++++ Dataset content ++++

**config.mk**
```make
export PLATFORM = sky130hd
export DESIGN_NAME = dbg_hit_qualify
export DESIGN_NICKNAME = d
export VERILOG_FILES = /design/src/rtl/dbgq_pkg.sv /design/src/rtl/dbgq_state_check.sv /design/src/rtl/dbgq_ctx_pick.sv /design/src/rtl/dbgq_ctx_match.sv /design/src/rtl/dbg_hit_qualify.sv
export SDC_FILE = /design/constraint.sdc
export NUM_CORES = 1
export LEC_CHECK = 0
export BUFFER_PORTS_ARGS = -buffer_cell sky130_fd_sc_hd__buf_2
export CAP_MARGIN = 25
export CORE_AREA = 2 2 90 92
export CTS_CLUSTER_DIAMETER = 60
export DETAILED_ROUTE_END_ITERATION = 12
export DIE_AREA = 0 0 92 94
export PLACE_DENSITY = 0.68
export SYNTH_ARGS = -nofsm -noshare
export SYNTH_HDL_FRONTEND = slang
export SYNTH_HIERARCHICAL = 1
export SYNTH_SLANG_ARGS = --single-unit
```
**constraint.sdc**
```tcl
create_clock -name clk -period 0.8 [get_ports clk]
set_clock_uncertainty 0.2 [all_clocks]
set_input_delay 0.04 -clock clk [delete_from_list [all_inputs] [get_ports clk]]
set_output_delay 0.04 -clock clk [all_outputs]
set_load 0.005 [all_outputs]
```
**src/rtl/dbgq_pkg.sv**
```systemverilog
`timescale 1ns/1ps
package dbgq_pkg;

  localparam logic [3:0] CTX_T_CUR = 4'd3;
  localparam logic [3:0] CTX_T_L1  = 4'd7;
  localparam logic [3:0] CTX_T_L2  = 4'd13;

  typedef enum logic [1:0] {
    SRC_NONE = 2'd0,
    SRC_L1   = 2'd1,
    SRC_L2   = 2'd2
  } ctx_src_e;

  // security selector decode
  function automatic logic sec_match(input logic [1:0] sel, input logic is_sec);
    case (sel)
      2'd0:    return 1'b1;
      2'd2:    return is_sec;
      default: return ~is_sec;
    endcase
  endfunction

  // level the privilege check is made at
  function automatic logic [1:0] access_level(input logic [1:0] lvl,
                                              input logic watch,
                                              input logic unpriv);
    return (watch && unpriv) ? 2'd0 : lvl;
  endfunction

  function automatic logic priv_match(input logic [1:0] lvl,
                                      input logic hm,
                                      input logic [1:0] pac);
    case (lvl)
      2'd0:    return pac[1];
      2'd1:    return pac[0];
      default: return hm;
    endcase
  endfunction

  // which context ID a linked entry compares against
  function automatic ctx_src_e ctx_source(input logic [3:0] ty,
                                          input logic [1:0] lvl,
                                          input logic host,
                                          input logic trap);
    if (ty == CTX_T_L1) return SRC_L1;
    if (ty == CTX_T_L2) return SRC_L2;
    if (ty != CTX_T_CUR) return SRC_NONE;
    case (lvl)
      2'd3: return SRC_NONE;
      2'd2: return host ? SRC_L2 : SRC_NONE;
      2'd1: return SRC_L1;
      default: return (host && trap) ? SRC_L2 : SRC_L1;
    endcase
  endfunction

endpackage

```
**src/rtl/dbgq_state_check.sv**
```systemverilog
`timescale 1ns/1ps
module dbgq_state_check
  import dbgq_pkg::*;
(
  input  logic [1:0] sec_sel,
  input  logic       secure,
  input  logic       hmode_en,
  input  logic [1:0] priv_ctl,
  input  logic [1:0] cur_lvl,
  input  logic       is_watch,
  input  logic       unpriv_acc,
  output logic       sec_ok,
  output logic       priv_ok
);

  logic [1:0] acc_lvl;

  always_comb begin
    acc_lvl = access_level(cur_lvl, is_watch, unpriv_acc);
    sec_ok  = sec_match(sec_sel, secure);
    priv_ok = priv_match(acc_lvl, hmode_en, priv_ctl);
  end

endmodule

```
**src/rtl/dbgq_ctx_pick.sv**
```systemverilog
`timescale 1ns/1ps
module dbgq_ctx_pick #(
  parameter int NUM_CMP = 16,
  parameter int NUM_CTX = 4,
  parameter int CID_W   = 32,
  localparam int IDX_W  = (NUM_CMP > 1) ? $clog2(NUM_CMP) : 1,
  localparam int BASE   = NUM_CMP - NUM_CTX
) (
  input  logic [IDX_W-1:0]       link_idx,
  input  logic [NUM_CTX-1:0]     ctx_en,
  input  logic [4*NUM_CTX-1:0]   ctx_type,
  input  logic [CID_W*NUM_CTX-1:0] ctx_val,
  output logic                   idx_ok,
  output logic                   sel_en,
  output logic [3:0]             sel_type,
  output logic [CID_W-1:0]       sel_val
);

  logic [NUM_CTX-1:0] onehot;

  for (genvar k = 0; k < NUM_CTX; k++) begin : g_dec
    assign onehot[k] = (int'(link_idx) == BASE + k);
  end

  always_comb begin
    idx_ok   = (int'(link_idx) >= BASE) && (int'(link_idx) < NUM_CMP);
    sel_en   = 1'b0;
    sel_type = '0;
    sel_val  = '0;
    for (int k = 0; k < NUM_CTX; k++) begin
      if (onehot[k]) begin
        sel_en   = sel_en   | ctx_en[k];
        sel_type = sel_type | ctx_type[4*k +: 4];
        sel_val  = sel_val  | ctx_val[CID_W*k +: CID_W];
      end
    end
  end

endmodule

```
**src/rtl/dbgq_ctx_match.sv**
```systemverilog
`timescale 1ns/1ps
module dbgq_ctx_match
  import dbgq_pkg::*;
#(
  parameter int CID_W = 32
) (
  input  logic [3:0]       sel_type,
  input  logic [CID_W-1:0] sel_val,
  input  logic [1:0]       cur_lvl,
  input  logic             host_ext,
  input  logic             trap_gen,
  input  logic [CID_W-1:0] cid_l1,
  input  logic [CID_W-1:0] cid_l2,
  output logic             ctx_ok
);

  ctx_src_e src;

  always_comb begin
    src = ctx_source(sel_type, cur_lvl, host_ext, trap_gen);
    case (src)
      SRC_L1:  ctx_ok = (sel_val == cid_l1);
      SRC_L2:  ctx_ok = (sel_val == cid_l2);
      default: ctx_ok = 1'b0;
    endcase
  end

endmodule

```
**src/rtl/dbg_hit_qualify.sv**
```systemverilog
`timescale 1ns/1ps
module dbg_hit_qualify #(
  parameter int NUM_CMP = 16,
  parameter int NUM_CTX = 4,
  localparam int CID_W  = 32,
  localparam int IDX_W  = (NUM_CMP > 1) ? $clog2(NUM_CMP) : 1
) (
  input  logic                     clk,
  input  logic                     rst_n,
  input  logic                     hit_in,
  input  logic                     is_watch,
  input  logic                     unpriv_acc,
  input  logic [1:0]               sec_sel,
  input  logic                     hmode_en,
  input  logic [1:0]               priv_ctl,
  input  logic                     link_en,
  input  logic [IDX_W-1:0]         link_idx,
  input  logic [1:0]               cur_lvl,
  input  logic                     secure,
  input  logic [NUM_CTX-1:0]       ctx_en,
  input  logic [4*NUM_CTX-1:0]     ctx_type,
  input  logic [CID_W*NUM_CTX-1:0] ctx_val,
  input  logic [CID_W-1:0]         cid_l1,
  input  logic [CID_W-1:0]         cid_l2,
  input  logic                     host_ext,
  input  logic                     trap_gen,
  output logic                     qual_hit
);

  initial begin
    if (NUM_CTX < 1 || NUM_CTX > NUM_CMP)
      $error("dbg_hit_qualify: NUM_CTX must be in 1..NUM_CMP");
  end

  // named internal events, visible to the checker
  logic             w_sec_ok;
  logic             w_priv_ok;
  logic             w_idx_ok;
  logic             w_sel_en;
  logic [3:0]       w_sel_type;
  logic [CID_W-1:0] w_sel_val;
  logic             w_ctx_ok;
  logic             w_link_ok;
  logic             w_qual_d;

  dbgq_state_check u_state (
    .sec_sel    (sec_sel),
    .secure     (secure),
    .hmode_en   (hmode_en),
    .priv_ctl   (priv_ctl),
    .cur_lvl    (cur_lvl),
    .is_watch   (is_watch),
    .unpriv_acc (unpriv_acc),
    .sec_ok     (w_sec_ok),
    .priv_ok    (w_priv_ok)
  );

  dbgq_ctx_pick #(
    .NUM_CMP (NUM_CMP),
    .NUM_CTX (NUM_CTX),
    .CID_W   (CID_W)
  ) u_pick (
    .link_idx (link_idx),
    .ctx_en   (ctx_en),
    .ctx_type (ctx_type),
    .ctx_val  (ctx_val),
    .idx_ok   (w_idx_ok),
    .sel_en   (w_sel_en),
    .sel_type (w_sel_type),
    .sel_val  (w_sel_val)
  );

  dbgq_ctx_match #(
    .CID_W (CID_W)
  ) u_match (
    .sel_type (w_sel_type),
    .sel_val  (w_sel_val),
    .cur_lvl  (cur_lvl),
    .host_ext (host_ext),
    .trap_gen (trap_gen),
    .cid_l1   (cid_l1),
    .cid_l2   (cid_l2),
    .ctx_ok   (w_ctx_ok)
  );

  assign w_link_ok = ~link_en | (w_idx_ok & w_sel_en & w_ctx_ok);
  assign w_qual_d  = hit_in & w_sec_ok & w_priv_ok & w_link_ok;

  always_ff @(posedge clk or negedge rst_n) begin
    if (!rst_n) qual_hit <= 1'b0;
    else        qual_hit <= w_qual_d;
  end

endmodule

```
==> metrics.txt <==
num ports=233; most frequent cell after synthesis=mux2i_1; Hold WC Path Type=in2reg; final WL=8600 um; Hold Violations, Final=0; FILL cells=763; status=finished with violations; Starting DRT DRC Count=43; number of flip-flops in the largest register=1; Largest regs=qual_hit: 1 flops; GR Util All Layers=17.9%; Post-Synth XOR/XNOR Area=13.8%; Routed WL per cell=15.0 um; ys flop type=dfrtp_1; share of flip-flops with an asynchronous set or reset=100%; DIE AREA=8650 um2; row cnt=32; global-route wire length before repair=12700 um; grt total ovfl=0; type of origin of the critical path=input pin; Tcrit/Tclk final=385%; simple-gate share of the synthesized area=7.71%; clock-pin slew on the worst setup and hold paths=0 ns; Port Buffer Count=232; placed cell area=3300 um2; Synth top area share=52.3%; compound-cell area share of the yosys netlist=14.2%; Setup CP Type=in2reg; Non-Filler Instances=573; commonest cells in the netlist=mux2i_1 (106), o22ai_1 (38), xnor2_1 (28); largest net degree at the start of global routing=47; Slew Viols, Final=0; adder-cell area share of the yosys netlist=0.617%; Tmin final=3.08 ns; Nets=706; Syn Inst Count=229; CP max FO=7; pre-CTS WS=-2.46 ns; critical path capture point type=register; relative slew slack=50.9%; Power Dens Cells=448 nW/um2; Peak VDD IR=0.186 mV; DR pass1 iterations=4; placed insts=563; Syn Area/Cell=8.86 um2; area grow syn2layout=79.0%; Final setup violation count=1; RSZ-0062 raised after global routing=yes; GP Congestion=0.829; number of flops mapped to enable cells by yosys=0; sequential area share after synthesis=1.23%; setup slack after layout=-2.28 ns; Leak=1.83 nW; net count after synthesis=462; fmax=324 MHz; Syn. warnings=6; Die W=92 um; layout cells sized above 1=60.5%; hpwl dp=7250 um; mux contribution to synthesized area=52.3%; initial antenna violation count=0; number of vias per cell=4.80; ant diodes=0; Yosys reg bits=1; via count=2753; number of global-route vias before repair=2745; Core ar.=7610 um2; DIE HEIGHT=94 um; Yosys top cell by area=mux2i_1; Initial Utilization=26.7%; main combinational cell family by area after synthesis=multiplexers; max_cap viols=0; failing checks=setup timing; mapped cell area=2030 um2; drt drc=0; Critical Path AT=2.81 ns; Finished Cell Area=3630 um2; largest cells by area after synthesis=mux2i_1 (52%), xnor2_1 (12%), o22ai_1 (12%); Routed Antenna Nets=0; Most flops, register=qual_hit; Cell variety after synth=31; slew at the pin closest to its max-slew limit=0.737 ns; CP required=0.53 ns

++++

Your task. Show all lines in the records above that hold "assign".

Solved exercise.
    assign onehot[k] = (int'(link_idx) == BASE + k);
  assign w_link_ok = ~link_en | (w_idx_ok & w_sel_en & w_ctx_ok);
  assign w_qual_d  = hit_in & w_sec_ok & w_priv_ok & w_link_ok;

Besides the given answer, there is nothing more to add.